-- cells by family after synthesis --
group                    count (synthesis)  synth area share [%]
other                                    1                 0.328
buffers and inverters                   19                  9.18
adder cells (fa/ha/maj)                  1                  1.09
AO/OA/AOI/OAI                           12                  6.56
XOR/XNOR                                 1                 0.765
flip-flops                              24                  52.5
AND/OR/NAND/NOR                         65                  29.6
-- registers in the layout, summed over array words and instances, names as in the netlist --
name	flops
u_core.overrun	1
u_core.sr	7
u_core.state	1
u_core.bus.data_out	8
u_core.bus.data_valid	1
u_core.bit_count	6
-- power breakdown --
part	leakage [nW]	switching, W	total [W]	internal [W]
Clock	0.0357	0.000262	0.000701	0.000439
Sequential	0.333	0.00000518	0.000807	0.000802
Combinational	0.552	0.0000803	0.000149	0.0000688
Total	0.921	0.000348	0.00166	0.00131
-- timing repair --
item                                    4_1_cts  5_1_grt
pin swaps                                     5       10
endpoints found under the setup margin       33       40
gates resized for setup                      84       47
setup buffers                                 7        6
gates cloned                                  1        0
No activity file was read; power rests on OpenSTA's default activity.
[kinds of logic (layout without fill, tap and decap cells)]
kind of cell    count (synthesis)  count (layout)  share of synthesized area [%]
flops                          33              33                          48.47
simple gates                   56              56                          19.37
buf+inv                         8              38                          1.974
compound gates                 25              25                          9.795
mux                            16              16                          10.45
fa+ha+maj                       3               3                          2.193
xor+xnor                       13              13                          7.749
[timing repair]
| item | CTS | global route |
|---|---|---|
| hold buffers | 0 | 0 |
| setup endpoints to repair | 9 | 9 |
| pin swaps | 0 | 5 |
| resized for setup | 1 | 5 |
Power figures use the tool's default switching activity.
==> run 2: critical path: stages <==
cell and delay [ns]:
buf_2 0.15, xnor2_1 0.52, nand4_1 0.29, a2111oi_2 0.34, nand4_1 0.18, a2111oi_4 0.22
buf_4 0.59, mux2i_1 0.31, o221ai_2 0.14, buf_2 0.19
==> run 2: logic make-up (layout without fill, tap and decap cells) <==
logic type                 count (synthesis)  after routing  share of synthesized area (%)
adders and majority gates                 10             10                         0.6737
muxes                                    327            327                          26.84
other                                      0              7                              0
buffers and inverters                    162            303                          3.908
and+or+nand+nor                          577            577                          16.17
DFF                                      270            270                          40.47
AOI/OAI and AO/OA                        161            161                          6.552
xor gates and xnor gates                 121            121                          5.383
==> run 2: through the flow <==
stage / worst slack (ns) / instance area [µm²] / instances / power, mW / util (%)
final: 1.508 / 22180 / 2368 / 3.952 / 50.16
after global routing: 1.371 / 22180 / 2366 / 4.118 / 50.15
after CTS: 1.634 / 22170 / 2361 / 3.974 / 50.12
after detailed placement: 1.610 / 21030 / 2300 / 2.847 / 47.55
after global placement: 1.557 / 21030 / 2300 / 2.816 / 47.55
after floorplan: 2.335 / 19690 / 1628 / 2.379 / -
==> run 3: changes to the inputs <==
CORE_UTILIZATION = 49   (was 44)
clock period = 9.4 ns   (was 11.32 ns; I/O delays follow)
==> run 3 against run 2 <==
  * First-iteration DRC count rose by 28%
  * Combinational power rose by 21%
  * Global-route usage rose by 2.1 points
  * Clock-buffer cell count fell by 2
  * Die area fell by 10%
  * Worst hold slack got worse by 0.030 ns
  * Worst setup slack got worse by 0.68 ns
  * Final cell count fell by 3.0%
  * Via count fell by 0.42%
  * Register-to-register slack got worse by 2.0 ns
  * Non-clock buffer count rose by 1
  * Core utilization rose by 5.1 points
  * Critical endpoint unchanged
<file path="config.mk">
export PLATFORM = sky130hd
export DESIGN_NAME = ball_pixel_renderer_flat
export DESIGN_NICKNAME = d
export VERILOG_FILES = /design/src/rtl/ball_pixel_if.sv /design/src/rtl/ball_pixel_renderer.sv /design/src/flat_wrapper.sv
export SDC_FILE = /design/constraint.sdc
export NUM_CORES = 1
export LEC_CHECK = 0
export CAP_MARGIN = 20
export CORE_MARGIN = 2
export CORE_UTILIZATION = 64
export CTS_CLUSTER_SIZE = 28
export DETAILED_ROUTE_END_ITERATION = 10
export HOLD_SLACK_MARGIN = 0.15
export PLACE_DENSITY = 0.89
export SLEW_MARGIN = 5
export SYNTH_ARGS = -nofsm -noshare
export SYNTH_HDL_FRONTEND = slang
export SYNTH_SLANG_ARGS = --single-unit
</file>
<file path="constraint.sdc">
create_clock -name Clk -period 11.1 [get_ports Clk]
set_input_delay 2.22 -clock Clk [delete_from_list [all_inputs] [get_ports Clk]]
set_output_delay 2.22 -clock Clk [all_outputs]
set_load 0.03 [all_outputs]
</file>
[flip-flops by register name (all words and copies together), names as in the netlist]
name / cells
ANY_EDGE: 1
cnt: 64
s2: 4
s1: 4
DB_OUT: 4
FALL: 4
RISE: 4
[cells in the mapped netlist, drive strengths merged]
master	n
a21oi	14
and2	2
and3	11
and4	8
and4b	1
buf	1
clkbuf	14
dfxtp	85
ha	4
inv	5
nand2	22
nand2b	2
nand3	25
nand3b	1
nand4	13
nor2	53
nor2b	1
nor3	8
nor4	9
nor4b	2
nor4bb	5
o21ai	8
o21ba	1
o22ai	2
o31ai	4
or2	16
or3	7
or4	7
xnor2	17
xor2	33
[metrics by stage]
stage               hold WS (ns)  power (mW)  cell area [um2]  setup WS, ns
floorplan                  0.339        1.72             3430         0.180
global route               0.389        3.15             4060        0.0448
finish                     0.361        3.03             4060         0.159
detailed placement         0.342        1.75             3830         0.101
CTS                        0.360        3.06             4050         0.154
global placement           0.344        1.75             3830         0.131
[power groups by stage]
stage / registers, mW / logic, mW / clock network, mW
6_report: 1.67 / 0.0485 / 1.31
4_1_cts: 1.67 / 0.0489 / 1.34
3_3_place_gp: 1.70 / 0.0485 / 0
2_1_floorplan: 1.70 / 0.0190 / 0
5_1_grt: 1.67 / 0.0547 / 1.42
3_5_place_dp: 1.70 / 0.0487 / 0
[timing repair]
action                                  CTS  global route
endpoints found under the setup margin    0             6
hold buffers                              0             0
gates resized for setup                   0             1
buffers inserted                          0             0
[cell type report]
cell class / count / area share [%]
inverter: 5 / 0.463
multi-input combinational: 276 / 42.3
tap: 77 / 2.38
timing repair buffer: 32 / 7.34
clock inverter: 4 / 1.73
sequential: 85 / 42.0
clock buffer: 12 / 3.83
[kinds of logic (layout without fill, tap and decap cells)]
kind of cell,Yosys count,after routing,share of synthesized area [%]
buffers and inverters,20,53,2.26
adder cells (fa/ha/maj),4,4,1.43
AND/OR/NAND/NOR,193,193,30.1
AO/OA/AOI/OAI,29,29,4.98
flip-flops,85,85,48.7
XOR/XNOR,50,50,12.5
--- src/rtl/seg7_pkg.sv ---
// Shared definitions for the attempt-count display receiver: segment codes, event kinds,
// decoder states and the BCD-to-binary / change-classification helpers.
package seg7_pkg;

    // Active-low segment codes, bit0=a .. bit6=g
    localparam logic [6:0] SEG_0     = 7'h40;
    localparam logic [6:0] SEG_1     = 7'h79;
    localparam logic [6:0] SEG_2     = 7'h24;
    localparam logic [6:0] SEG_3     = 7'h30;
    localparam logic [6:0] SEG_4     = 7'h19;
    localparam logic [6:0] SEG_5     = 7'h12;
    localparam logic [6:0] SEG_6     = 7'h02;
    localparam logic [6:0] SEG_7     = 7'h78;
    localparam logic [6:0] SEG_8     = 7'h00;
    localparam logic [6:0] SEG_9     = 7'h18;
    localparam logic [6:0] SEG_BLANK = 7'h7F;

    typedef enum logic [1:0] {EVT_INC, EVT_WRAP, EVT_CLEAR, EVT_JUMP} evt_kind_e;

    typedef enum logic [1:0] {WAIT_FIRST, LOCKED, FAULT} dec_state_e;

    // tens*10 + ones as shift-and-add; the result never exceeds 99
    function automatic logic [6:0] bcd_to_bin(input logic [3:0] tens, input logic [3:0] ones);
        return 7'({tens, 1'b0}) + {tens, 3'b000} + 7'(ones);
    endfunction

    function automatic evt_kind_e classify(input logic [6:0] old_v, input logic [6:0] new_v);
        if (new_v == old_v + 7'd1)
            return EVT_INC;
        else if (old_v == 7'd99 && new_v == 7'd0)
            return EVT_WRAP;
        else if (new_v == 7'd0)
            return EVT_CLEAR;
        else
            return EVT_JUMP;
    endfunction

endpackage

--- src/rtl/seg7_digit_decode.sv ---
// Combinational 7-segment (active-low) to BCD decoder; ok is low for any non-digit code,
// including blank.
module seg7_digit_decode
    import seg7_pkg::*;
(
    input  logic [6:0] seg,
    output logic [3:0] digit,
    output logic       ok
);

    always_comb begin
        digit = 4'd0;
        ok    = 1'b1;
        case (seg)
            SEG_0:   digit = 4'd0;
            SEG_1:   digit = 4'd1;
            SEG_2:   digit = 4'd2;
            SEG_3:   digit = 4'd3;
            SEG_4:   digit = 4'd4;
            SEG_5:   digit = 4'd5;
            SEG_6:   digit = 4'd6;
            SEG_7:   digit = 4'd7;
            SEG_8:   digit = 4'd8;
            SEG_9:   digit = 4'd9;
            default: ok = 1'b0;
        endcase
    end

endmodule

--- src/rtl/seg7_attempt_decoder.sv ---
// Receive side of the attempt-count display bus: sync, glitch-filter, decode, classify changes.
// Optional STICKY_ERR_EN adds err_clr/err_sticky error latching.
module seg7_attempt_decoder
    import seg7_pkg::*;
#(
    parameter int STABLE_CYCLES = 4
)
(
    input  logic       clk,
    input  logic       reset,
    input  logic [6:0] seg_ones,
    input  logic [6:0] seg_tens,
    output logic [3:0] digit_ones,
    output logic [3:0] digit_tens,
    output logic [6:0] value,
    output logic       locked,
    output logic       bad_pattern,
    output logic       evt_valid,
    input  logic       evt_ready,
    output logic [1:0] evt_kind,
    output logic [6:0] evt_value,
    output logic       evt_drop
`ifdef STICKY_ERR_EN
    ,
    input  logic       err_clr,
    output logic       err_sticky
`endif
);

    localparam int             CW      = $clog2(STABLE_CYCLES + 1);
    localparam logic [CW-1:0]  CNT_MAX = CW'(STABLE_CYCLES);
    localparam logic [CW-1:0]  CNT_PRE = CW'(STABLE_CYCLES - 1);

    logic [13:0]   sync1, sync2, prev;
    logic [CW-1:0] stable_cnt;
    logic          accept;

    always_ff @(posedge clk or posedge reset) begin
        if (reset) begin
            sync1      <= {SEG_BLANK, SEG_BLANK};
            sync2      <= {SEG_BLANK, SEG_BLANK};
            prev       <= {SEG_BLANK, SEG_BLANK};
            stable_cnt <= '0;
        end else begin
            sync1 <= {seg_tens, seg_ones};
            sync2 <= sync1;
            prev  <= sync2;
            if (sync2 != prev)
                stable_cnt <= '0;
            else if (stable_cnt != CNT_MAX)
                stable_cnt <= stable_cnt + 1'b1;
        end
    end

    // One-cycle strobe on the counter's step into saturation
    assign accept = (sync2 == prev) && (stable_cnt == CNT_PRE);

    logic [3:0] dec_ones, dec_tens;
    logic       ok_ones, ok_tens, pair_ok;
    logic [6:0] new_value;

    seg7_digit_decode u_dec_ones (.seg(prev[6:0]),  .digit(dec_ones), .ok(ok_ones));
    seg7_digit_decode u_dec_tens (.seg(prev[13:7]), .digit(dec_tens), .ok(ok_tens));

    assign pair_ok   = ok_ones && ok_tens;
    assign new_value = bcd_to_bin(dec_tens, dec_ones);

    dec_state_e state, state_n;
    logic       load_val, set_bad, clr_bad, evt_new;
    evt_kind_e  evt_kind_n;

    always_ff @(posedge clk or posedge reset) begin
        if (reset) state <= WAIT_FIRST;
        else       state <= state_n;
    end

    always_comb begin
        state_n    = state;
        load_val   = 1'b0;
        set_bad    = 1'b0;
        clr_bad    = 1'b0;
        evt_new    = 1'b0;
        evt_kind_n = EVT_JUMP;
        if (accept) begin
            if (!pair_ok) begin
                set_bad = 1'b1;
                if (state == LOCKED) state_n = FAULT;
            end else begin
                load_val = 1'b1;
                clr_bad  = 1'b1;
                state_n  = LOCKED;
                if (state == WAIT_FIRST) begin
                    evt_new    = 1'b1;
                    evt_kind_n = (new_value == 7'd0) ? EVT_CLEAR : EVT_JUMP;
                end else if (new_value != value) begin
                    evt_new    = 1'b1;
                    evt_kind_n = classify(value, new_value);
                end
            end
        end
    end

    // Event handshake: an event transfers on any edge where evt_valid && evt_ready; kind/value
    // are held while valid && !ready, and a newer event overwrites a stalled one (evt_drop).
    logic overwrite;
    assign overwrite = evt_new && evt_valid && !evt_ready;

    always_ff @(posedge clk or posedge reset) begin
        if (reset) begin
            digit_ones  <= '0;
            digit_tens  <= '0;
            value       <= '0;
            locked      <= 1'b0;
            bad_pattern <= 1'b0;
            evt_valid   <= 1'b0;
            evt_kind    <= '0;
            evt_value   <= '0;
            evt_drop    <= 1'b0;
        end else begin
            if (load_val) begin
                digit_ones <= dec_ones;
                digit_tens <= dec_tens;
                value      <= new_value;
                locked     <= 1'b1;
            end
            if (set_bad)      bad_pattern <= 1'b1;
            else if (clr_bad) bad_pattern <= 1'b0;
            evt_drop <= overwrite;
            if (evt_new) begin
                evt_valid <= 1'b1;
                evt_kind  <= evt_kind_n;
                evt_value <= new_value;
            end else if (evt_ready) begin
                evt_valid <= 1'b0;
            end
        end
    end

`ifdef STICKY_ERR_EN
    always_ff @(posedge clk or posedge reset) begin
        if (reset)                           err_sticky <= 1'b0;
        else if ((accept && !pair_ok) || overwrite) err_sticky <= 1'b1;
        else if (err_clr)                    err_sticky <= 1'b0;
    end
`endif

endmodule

- Exercise instructions
Tell how many lines of the data above hold the string "item". Give only the number.

- Expected output
2